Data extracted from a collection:
____________

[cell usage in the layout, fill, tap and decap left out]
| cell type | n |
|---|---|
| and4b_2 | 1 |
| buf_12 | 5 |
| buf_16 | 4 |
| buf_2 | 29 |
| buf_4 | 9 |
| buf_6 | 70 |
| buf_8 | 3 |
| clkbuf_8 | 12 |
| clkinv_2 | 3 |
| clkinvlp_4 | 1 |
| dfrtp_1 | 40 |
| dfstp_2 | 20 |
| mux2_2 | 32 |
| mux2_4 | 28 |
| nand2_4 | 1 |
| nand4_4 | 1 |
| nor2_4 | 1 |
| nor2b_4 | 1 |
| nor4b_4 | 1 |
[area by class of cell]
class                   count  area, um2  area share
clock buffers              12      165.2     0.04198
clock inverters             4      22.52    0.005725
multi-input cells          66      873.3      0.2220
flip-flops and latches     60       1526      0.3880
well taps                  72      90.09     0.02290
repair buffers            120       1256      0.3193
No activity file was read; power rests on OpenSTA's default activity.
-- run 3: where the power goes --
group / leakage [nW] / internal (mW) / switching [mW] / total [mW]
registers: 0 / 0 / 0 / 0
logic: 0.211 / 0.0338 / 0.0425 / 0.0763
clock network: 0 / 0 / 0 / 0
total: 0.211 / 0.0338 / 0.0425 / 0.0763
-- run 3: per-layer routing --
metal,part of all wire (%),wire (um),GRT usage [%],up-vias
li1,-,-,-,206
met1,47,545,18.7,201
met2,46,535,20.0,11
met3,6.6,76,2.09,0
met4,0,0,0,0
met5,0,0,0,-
## config.mk

```make
export PLATFORM = sky130hd
export DESIGN_NAME = api_frame_receiver_pairing_top_flat
export DESIGN_NICKNAME = d
export VERILOG_FILES = /design/src/design/afrp_pkg.sv /design/src/design/afrp_rx_if.sv /design/src/design/afrp_event_if.sv /design/src/design/api_frame_receiver_pairing_top.sv /design/src/flat_wrapper.sv
export SDC_FILE = /design/constraint.sdc
export NUM_CORES = 1
export LEC_CHECK = 0
export ABC_AREA = 1
export BUFFER_PORTS_ARGS = -buffer_cell sky130_fd_sc_hd__buf_4
export CAP_MARGIN = 20
export CELL_PAD_IN_SITES_DETAIL_PLACEMENT = 0
export CELL_PAD_IN_SITES_GLOBAL_PLACEMENT = 1
export CORE_ASPECT_RATIO = 0.6
export CORE_UTILIZATION = 50
export CTS_BUF_LIST = sky130_fd_sc_hd__clkbuf_4
export DETAILED_ROUTE_END_ITERATION = 16
export PLACE_DENSITY = 0.95
export SETUP_SLACK_MARGIN = 0.1
export SYNTH_ARGS = -nofsm -noshare
export SYNTH_HDL_FRONTEND = slang
export SYNTH_SLANG_ARGS = --single-unit
```

## constraint.sdc

```tcl
create_clock -name clk -period 12.7 [get_ports clk]
set_clock_uncertainty 0.15 [all_clocks]
set_input_delay 1.27 -clock clk [delete_from_list [all_inputs] [get_ports clk]]
set_output_delay 1.27 -clock clk [all_outputs]
set_load 0.1 [all_outputs]
```
## src/rtl/core/hlsh_pkg.sv

```systemverilog
// Package with the transaction types and fixed widths of the LSH multiprobe key block.
`timescale 1ns / 1ps
`default_nettype none
package hlsh_pkg;

    localparam int unsigned PLANE_W = 3;
    localparam int unsigned INDEX_W = 10;
    localparam int unsigned VALUE_W = 16;
    localparam int unsigned PROD_W  = 2 * VALUE_W;
    localparam int unsigned ACC_W   = 48;
    localparam int unsigned KEY_W   = 8;
    localparam int unsigned NUM_W   = 4;

    localparam int unsigned Q_DEPTH = 4;
    localparam int unsigned Q_PTR_W = 2;
    localparam int unsigned Q_CNT_W = 3;

    localparam logic MODE_LOAD = 1'b0;
    localparam logic MODE_FEED = 1'b1;

    typedef struct packed {
        logic                      mode;
        logic [PLANE_W-1:0]        plane_index;
        logic [INDEX_W-1:0]        element_index;
        logic signed [VALUE_W-1:0] value;
        logic                      last_element;
    } t_in_item;

    typedef struct packed {
        logic [KEY_W-1:0] probe_key;
        logic [NUM_W-1:0] probe_number;
        logic             last_probe;
    } t_out_item;

    typedef struct packed {
        logic                      feed;
        logic                      hit;
        logic [PLANE_W-1:0]        plane;
        logic [INDEX_W-1:0]        index;
        logic signed [VALUE_W-1:0] value;
        logic                      last;
    } t_cmd;

endpackage
`default_nettype wire

```

## src/rtl/core/hlsh_emit.sv

```systemverilog
// Key sequencer: sends the primary key and the single-bit-flipped probe keys.
`timescale 1ns / 1ps
`default_nettype none
module hlsh_emit import hlsh_pkg::*; #(
    parameter int unsigned HASHES = 8
) (
    input  wire logic              i_clk,
    input  wire logic              i_rst_n,
    input  wire logic              i_start,
    input  wire logic [HASHES-1:0] i_sig,
    output logic                   o_busy,
    output logic                   o_out_valid,
    input  wire logic              i_out_ready,
    output t_out_item              o_out_data
);

    localparam int unsigned CW = $clog2(HASHES + 1);

    logic              r_active, n_active;
    logic [CW-1:0]     r_cnt, n_cnt;
    logic [HASHES-1:0] r_sig;
    logic              r_out_valid, n_out_valid;
    t_out_item         r_out;
    t_out_item         key;
    logic [HASHES-1:0] flip;
    logic              load;

    always_comb begin
        for (int b = 0; b < HASHES; b++) begin
            flip[b] = (32'(r_cnt) == b + 1);
        end
        key.probe_key    = KEY_W'(r_sig ^ flip);
        key.probe_number = NUM_W'(r_cnt);
        key.last_probe   = (32'(r_cnt) == HASHES);
    end

    assign load = r_active && (!r_out_valid || i_out_ready);

    always_comb begin
        n_active    = r_active;
        n_cnt       = r_cnt;
        n_out_valid = r_out_valid;
        if (i_start) begin
            n_active = 1'b1;
            n_cnt    = '0;
        end
        if (load) begin
            n_out_valid = 1'b1;
            n_cnt       = r_cnt + 1'b1;
            if (32'(r_cnt) == HASHES) begin
                n_active = 1'b0;
            end
        end else if (i_out_ready) begin
            n_out_valid = 1'b0;
        end
    end

    always_ff @(posedge i_clk) begin
        if (!i_rst_n) begin
            r_active    <= 1'b0;
            r_cnt       <= '0;
            r_out_valid <= 1'b0;
        end else begin
            r_active    <= n_active;
            r_cnt       <= n_cnt;
            r_out_valid <= n_out_valid;
        end
    end

    always_ff @(posedge i_clk) begin
        if (i_start) begin
            r_sig <= i_sig;
        end
        if (load) begin
            r_out <= key;
        end
    end

    assign o_busy      = r_active;
    assign o_out_valid = r_out_valid;
    assign o_out_data  = r_out;

    a_start_idle: assert property (@(posedge i_clk) disable iff (!i_rst_n)
        i_start |-> !r_active)
        else $error("new signature arrived during a key sequence");

    a_final_number: assert property (@(posedge i_clk) disable iff (!i_rst_n)
        (r_out_valid && r_out.last_probe) |-> (r_out.probe_number == NUM_W'(HASHES)))
        else $error("final probe key carries the wrong probe number");

endmodule
`default_nettype wire
```

## config.mk

```make
export PLATFORM = sky130hd
export DESIGN_NAME = hlsh_emit
export DESIGN_NICKNAME = d
export VERILOG_FILES = /design/src/rtl/core/hlsh_pkg.sv /design/src/rtl/core/hlsh_emit.sv
export SDC_FILE = /design/constraint.sdc
export NUM_CORES = 1
export LEC_CHECK = 0
export BUFFER_PORTS_ARGS = -buffer_cell sky130_fd_sc_hd__buf_2
export CORE_ASPECT_RATIO = 0.9
export CORE_MARGIN = 4
export CORE_UTILIZATION = 54
export CTS_BUF_LIST = sky130_fd_sc_hd__clkbuf_8 sky130_fd_sc_hd__clkbuf_16
export CTS_CLUSTER_SIZE = 20
export DETAILED_ROUTE_END_ITERATION = 10
export GPL_TIMING_DRIVEN = 0
export PLACE_DENSITY = 0.88
export SYNTH_ARGS = -nofsm -noshare
export SYNTH_HDL_FRONTEND = slang
export SYNTH_SLANG_ARGS = --single-unit
```

## constraint.sdc

```tcl
create_clock -name i_clk -period 3.56 [get_ports i_clk]
set_clock_uncertainty 0.15 [all_clocks]
set_input_delay 0.178 -clock i_clk [delete_from_list [all_inputs] [get_ports i_clk]]
set_output_delay 0.178 -clock i_clk [all_outputs]
set_load 0.02 [all_outputs]
```

==> flow_metrics.env, run 1 <==
export IMPL_boundaryPins=27
export IMPL_synth_seq_cells=27
export IMPL_placement_io_buffers=26
export IMPL_finalHoldViolCount=0
export IMPL_worst_setup_path_end_kind="flop"
export IMPL_worst_slew_pin_slew_ns=0.2902
export IMPL_finish_net_count=131
export IMPL_areaGrowthSynthToFinish_pct=27.34
export IMPL_crit_fanout=14
export IMPL_number_of_nets_with_antenna_violations_after_routing=0
export IMPL_clock_tree_root_cell="clkbuf_8"
export IMPL_yosysMostFrequentCell="edfxtp_1"
export IMPL_grt_start_max_net_pins=15
export IMPL_power_sequential_fraction_pct=61.8
export IMPL_drt_drc_violations_left=0
export IMPL_synth_async_reset_ratio_pct=0
export IMPL_ys_warnings_count=0
export IMPL_sw_frac_of_total_pct=21.55
export IMPL_leakage_nw=0.5558
export IMPL_via_count_of_the_first_global_routing_pass=602
export IMPL_leading_area_contributor_after_synthesis="edfxtp_1"
export IMPL_outcome="finished clean"
export IMPL_routed_via_count=683
export IMPL_period_share_pct=40.29
export IMPL_avgViaCountPerCell=4.914
export IMPL_initial_core_util_pct=56.67
export IMPL_post_synth_inst_count=75
export IMPL_multiInputGateArea_um2=302.8
export IMPL_p_switching_uw=129.1
export IMPL_antenna_violations_before_repair=0
export IMPL_power_report_internal_total_uw=470.0
export IMPL_yosys_top_cells_count="edfxtp_1, nand2_1, xnor2_1"
export IMPL_dpl_instance_area_um2=1246
export IMPL_die_w_um=55.25
export IMPL_synthesis_area_per_instance_um2=14.46
export IMPL_power_density_nw_per_um2=433.8
export IMPL_design_area_um2=1381
export IMPL_register_area_um2=750.7
export IMPL_globalplace_congestion=0.8073
export IMPL_power_clock_fraction_pct=26.7
export IMPL_synth_cell_area_um2=1085
export IMPL_synth_net_count=91
export IMPL_globalRoute_totalOverflow=0
export IMPL_drv_slew=0
export IMPL_setup_viol_count_final=0
export IMPL_cts_htree_levels=1
export IMPL_detail_route_wirelength_mm=1.739
export IMPL_finalWorstPathRequiredPeriod_ns=1.434
export IMPL_wire_per_inst_um=12.51
export IMPL_tns_ns=0
export IMPL_quantity_of_gates_resized_following_cts=0
export IMPL_drt_pre_antenna_iters=4
export IMPL_drt_first_iter_violations=23
export IMPL_dieArea_um2=2791
export IMPL_clk_latency_ns=0.26
export IMPL_detailedPlacementHpwl_mm=1.147
export IMPL_drv_cap=0
export IMPL_floorplan_core_area_um2=1914
export IMPL_cts_path_max_buffers=2
export IMPL_synth_enable_flop_cells=21
export IMPL_total_routing_usage_reported_by_global_routing_pct=13.93
export IMPL_placementRows=15
export IMPL_synth_flop_cell="edfxtp_1"
export IMPL_layout_setup_ws_ns=2.126
export IMPL_crit_required_ns=3.36
export IMPL_post_synth_top_area_fraction_pct=58.13
export IMPL_cts_buffers_inserted=3
export IMPL_criticalPathCategory="flop to flop"
export IMPL_fraction_of_layout_cells_with_a_size_suffix_above_1_pct=30.70
export IMPL_synth_top_cells_by_area="edfxtp_1, dfxtp_1, xnor2_1, ha_1, nand2_1"
export IMPL_pwr_share_comb_pct=11.5
export IMPL_grt_setup_unrepaired="false"
export IMPL_relative_slew_slack_pct=80.66
export IMPL_cts_num_sinks=27
export IMPL_die_height_um=50.52
export IMPL_vdd_ir_drop_worst_mv=0.3474
export IMPL_pre_cts_slack_ns=2.155
export IMPL_maximum_frequency_from_static_timing_analysis_ghz=0.6972
export IMPL_netlist_cell_type_count=25
export IMPL_grt_pass1_wl_mm=2.898
export IMPL_timing_hold_worst_class="input port to flop"
export IMPL_synth_sequential_area_ratio_pct=69.20
export IMPL_clk_pin_slew_ns=0.08
export IMPL_critical_path_startpoint_category="flop"
export IMPL_timing_critical_path_arrival_ns=1.23
export IMPL_antennaDiodeCount=0
export IMPL_fillerInstances=131
export IMPL_tritoncts_clock_tree="built"
cell type report:
type / count / share of cell area [%]
multi-input combinational: 42 / 21.92
tap: 25 / 2.265
clock buffer: 3 / 2.989
sequential: 27 / 54.35
clock inverter: 1 / 0.2717
inverter: 4 / 1.087
timing repair buffer: 35 / 15.94
buffer: 2 / 1.178
worst paths after layout:
check                 from       endpoint  slack (ns)  cells past startpoint
setup / recovery    o_busy  o_out_data[8]        2.13                      2
hold / removal     i_start       r_sig[7]        0.14                      1
setup reg to reg    o_busy  o_out_data[8]        2.13                      2
hold reg to reg   r_cnt[0]  o_out_data[1]        0.39                      0
critical path, cell delays in order (launching register included):
cell	delay, ns
dfxtp_1	0.38
buf_2	0.23
and2_2	0.36
cells by family after synthesis:
group	Yosys count	share of synthesized area [%]
flip-flops	27	69.20
AND/OR/NAND/NOR	18	9.228
AO/OA/AOI/OAI	12	7.613
XOR/XNOR	8	6.459
buffers and inverters	6	2.883
adder cells (fa/ha/maj)	4	4.614
power groups by stage:
stage / logic [mW] / clock network, mW / registers (mW)
final: 0.0691 / 0.160 / 0.370
after CTS: 0.0684 / 0.166 / 0.370
after floorplan: 0.0243 / 0 / 0.391
after global routing: 0.0751 / 0.180 / 0.372
after global placement: 0.0596 / 0 / 0.377
after detailed placement: 0.0608 / 0 / 0.377
metal layers:
| layer | share of wire [%] | routed length [um] | up-vias | track usage, % |
|---|---|---|---|---|
| li1 | - | - | 350 | - |
| met1 | 43 | 755 | 310 | 15.99 |
| met2 | 50 | 863 | 20 | 23.43 |
| met3 | 5.6 | 97 | 3 | 3.599 |
| met4 | 1.3 | 23 | 0 | 8.502 |
| met5 | 0 | 0 | - | 0 |
state kept, by name, summed over array words and instances (netlist names):
register and count:
o_busy 1, o_out_data 13, o_out_valid 1, r_cnt 4
r_sig 8
what timing repair did:
item                                   4_1_cts  5_1_grt
endpoints found under the hold margin        9        0
setup buffers                                0        0
hold buffers                                 9        0
layout by cell type, fill, tap and decap left out, drive strengths merged:
cell and count:
a211oi 1, and2 1, a21o 1, o21a 1, nand3 1, nand2 8
dlygate4sd3 9, buf 28, a31oi 2, nor2 2, and3 2, a311oi 2
and2b 1, o21ai 1, edfxtp 21, a21oi 3, nand3b 2, xnor2 7
ha 4, xor2 1, dfxtp 6, nand2b 1, inv 5, a211o 1
clkbuf 3
metrics by stage:
step / hold slack (ns) / power [mW] / util, % / instances
after global placement: 0.2041 / 0.4361 / 65.10 / 126
after detailed placement: 0.2065 / 0.4382 / 65.10 / 126
after global routing: 0.1325 / 0.6276 / 72.16 / 139
after CTS: 0.1283 / 0.6045 / 72.16 / 139
after floorplan: 0.1269 / 0.4154 / - / 75
final: 0.1355 / 0.5992 / 72.16 / 139
(Power assumes the default switching activity.)
==> run 2: changes to the inputs <==
--- a/config.mk
+++ b/config.mk
@@ -8,12 +8,12 @@
 export BUFFER_PORTS_ARGS = -buffer_cell sky130_fd_sc_hd__buf_2
 export CORE_ASPECT_RATIO = 0.9
 export CORE_MARGIN = 4
-export CORE_UTILIZATION = 54
+export CORE_UTILIZATION = 50
 export CTS_BUF_LIST = sky130_fd_sc_hd__clkbuf_8 sky130_fd_sc_hd__clkbuf_16
 export CTS_CLUSTER_SIZE = 20
 export DETAILED_ROUTE_END_ITERATION = 10
 export GPL_TIMING_DRIVEN = 0
-export PLACE_DENSITY = 0.88
+export PLACE_DENSITY = 0.83
 export SYNTH_ARGS = -nofsm -noshare
 export SYNTH_HDL_FRONTEND = slang
 export SYNTH_SLANG_ARGS = --single-unit
==> constraint.sdc (replaced) <==
create_clock -name i_clk -period 1.4 [get_ports i_clk]
set_clock_uncertainty 0.15 [all_clocks]
set_input_delay 0.07 -clock i_clk [delete_from_list [all_inputs] [get_ports i_clk]]
set_output_delay 0.07 -clock i_clk [all_outputs]
set_load 0.02 [all_outputs]
==> run 2 against run 1 <==
Net effect:
- wire length grew 3.4%
- setup slack lost 2.1 ns
- total power grew to 2.6 times the previous value
- first-iteration DRC count shrank 17%
- worst hold slack lost 0.11 ns
- sequential share of layout area shrank 0.37 points
- sequential cell count is the same
- global-route usage shrank 1.2 points
- utilization shrank 1.8 points
- critical path depth grew 3
- sequential power grew to 2.5 times the previous value
- register-to-register slack lost 2.1 ns
- critical endpoint is now o_out_data[12]
==> flow_metrics.env, run 2 (synthesis results as in run 1) <==
export IMPL_outcome="finished clean"
export IMPL_clk_pin_slew_ns=0.08
export IMPL_drt_first_iter_violations=19
export IMPL_grt_pass1_wl_mm=2.822
export IMPL_avgViaCountPerCell=4.950
export IMPL_die_height_um=52.19
export IMPL_placementRows=15
export IMPL_layout_setup_ws_ns=0.05330
export IMPL_launch_instance_of_the_worst_min_delay_path="i_start"
export IMPL_ff2ff_path_depth=5
export IMPL_pre_cts_slack_ns=-0.02790
export IMPL_timing_rr_start="r_cnt[0]"
export IMPL_grt_start_max_net_pins=15
export IMPL_drt_drc_violations_left=0
export IMPL_clock_tree_root_cell="clkbuf_8"
export IMPL_finalWorstPathRequiredPeriod_ns=1.347
export IMPL_fillerInstances=139
export IMPL_die_w_um=57.10
export IMPL_crit_fanout=5
export IMPL_dieArea_um2=2980
export IMPL_detail_route_wirelength_mm=1.798
export IMPL_cts_path_max_buffers=2
export IMPL_layout_commonest_cell="buf_2"
export IMPL_power_density_nw_per_um2=1094
export IMPL_drv_slew=0
export IMPL_critical_path_max_stage_delay_ns=0.37
export IMPL_timing_hold_worst_path_depth=1
export IMPL_critPathLaunch="r_cnt[0]"
export IMPL_cts_htree_levels=1
export IMPL_fin_cells=139
export IMPL_regToRegEndpoint="o_out_data[12]"
export IMPL_globalRoute_totalOverflow=0
export IMPL_setup_viol_count_final=0
export IMPL_worst_slew_pin_slew_ns=0.2804
export IMPL_placement_io_buffers=26
export IMPL_finalHoldViolCount=0
export IMPL_finish_net_count=131
export IMPL_antenna_violations_before_repair=0
export IMPL_floorplan_core_area_um2=1989
export IMPL_vdd_ir_drop_worst_mv=0.8271
export IMPL_boundaryPins=27
export IMPL_number_of_nets_with_antenna_violations_after_routing=0
export IMPL_cts_num_sinks=27
export IMPL_cpMaxStageDelayCell="dfxtp_4"
export IMPL_routed_via_count=688
export IMPL_final_cell_mix="buf_2, edfxtp_1, dlygate4sd3_1, nand2_1, xnor2_1"
export IMPL_tns_ns=0
export IMPL_largest_register_ff_count=13
export IMPL_fraction_of_layout_cells_with_a_size_suffix_above_1_pct=35.09
export IMPL_fin_util_pct=70.38
export IMPL_leakage_nw=0.5576
export IMPL_worst_setup_path_end_kind="flop"
export IMPL_timing_hold_worst_class="input port to flop"
export IMPL_initial_core_util_pct=54.53
export IMPL_antennaDiodeCount=0
export IMPL_detailedPlacementHpwl_mm=1.253
export IMPL_maximum_frequency_from_static_timing_analysis_ghz=0.7426
export IMPL_areaGrowthSynthToFinish_pct=29.07
export IMPL_tritoncts_clock_tree="built"
export IMPL_wire_per_inst_um=12.94
export IMPL_total_routing_usage_reported_by_global_routing_pct=12.71
export IMPL_postCtsSetupRepairBufs=0
export IMPL_timing_critical_path_arrival_ns=1.22
export IMPL_crit_required_ns=1.27
export IMPL_fin_worst_hold_slack_ns=0.02447
export IMPL_drv_cap=0
export IMPL_via_count_of_the_first_global_routing_pass=679
export IMPL_critical_path_startpoint_category="flop"
export IMPL_post_place_cells=126
export IMPL_cts_buffers_inserted=3
export IMPL_criticalPathCategory="flop to flop"
export IMPL_drt_pre_antenna_iters=4
export IMPL_clk_latency_ns=0.26
export IMPL_globalplace_congestion=0.7441
export IMPL_relative_slew_slack_pct=81.28
export IMPL_period_share_pct=96.19
export IMPL_reg2reg_slack_ns=0.05
export IMPL_timing_critical_path_cells="inv_1 -> ha_2 -> nand2_2 -> nor2_4 -> xor2_1"
export IMPL_worstHoldEndpoint="r_sig[7]"
run 2: final cells by class:
cell class | count | area (um2) | share of cell area [%]
Buffer | 2 | 16.27 | 1.162
Clock inverter | 1 | 3.754 | 0.2681
Clock buffer | 3 | 41.29 | 2.949
Timing Repair Buffer | 35 | 220.2 | 15.73
Sequential cell | 27 | 755.7 | 53.98
Multi-Input combinational cell | 42 | 316.6 | 22.61
Inverter | 4 | 15.01 | 1.072
Tap cell | 25 | 31.28 | 2.234
run 2: worst max-delay path by stage:
stage | endpoint | slack (ns) | cells after the start
floorplan | o_out_data[0] | 0.04 | 2
global placement | o_out_data[12] | -0.003 | 5
detailed placement | o_out_data[12] | -0.03 | 5
CTS | o_out_data[12] | 0.02 | 5
global route | o_out_data[12] | -0.02 | 5
finish | o_out_data[12] | 0.05 | 5
run 2: critical path: cells and delay by family, from the launching register on:
family,cells,cell delay (ns)
xor gates and xnor gates,1,0.07
buffers and inverters,1,0.12
adders and majority gates,1,0.21
and+or+nand+nor,2,0.18
DFF,1,0.37
run 2: through the flow:
stage | total power [mW] | instance area (um2)
after floorplan | 1.058 | 1086
after global placement | 1.111 | 1247
after detailed placement | 1.119 | 1247
after CTS | 1.536 | 1388
after global routing | 1.583 | 1400
final | 1.531 | 1400
run 2: per-layer routing:
metal  vias up  routed length (um)  part of all wire (%)  track usage (%)
li1        348                   -                     -                -
met1       311                 755                    42            14.40
met2        25                 888                    49            21.48
met3         4                 105                   5.8            2.709
met4         0                  49                   2.7            8.880
met5         -                   0                     0                0
run 2: what timing repair did:
item	4_1_cts	5_1_grt
resized for setup	3	4
hold buffers	9	0
setup endpoints to repair	1	1
endpoints found under the hold margin	14	0
run 2: power by group:
group	switching [mW]	total (mW)	internal (mW)
clock	0.215	0.411	0.196
sequential	0.0209	0.942	0.921
combinational	0.0981	0.178	0.0802
==> run 3: changes to the inputs <==
--- a/config.mk
+++ b/config.mk
@@ -7,7 +7,6 @@
 export LEC_CHECK = 0
 export BUFFER_PORTS_ARGS = -buffer_cell sky130_fd_sc_hd__buf_2
 export CORE_ASPECT_RATIO = 0.9
-export CORE_MARGIN = 4
 export CORE_UTILIZATION = 50
 export CTS_BUF_LIST = sky130_fd_sc_hd__clkbuf_8 sky130_fd_sc_hd__clkbuf_16
 export CTS_CLUSTER_SIZE = 20
==> run 3 against run 2 <==
Net effect:
- final cell count unchanged
- worst hold slack worse by 0.0040 ns
- total power up 0.17%
- first-iteration DRC count decreased by 5.3%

____________

Only the count, nothing else: how many lines of the records hold the word "metal"?

3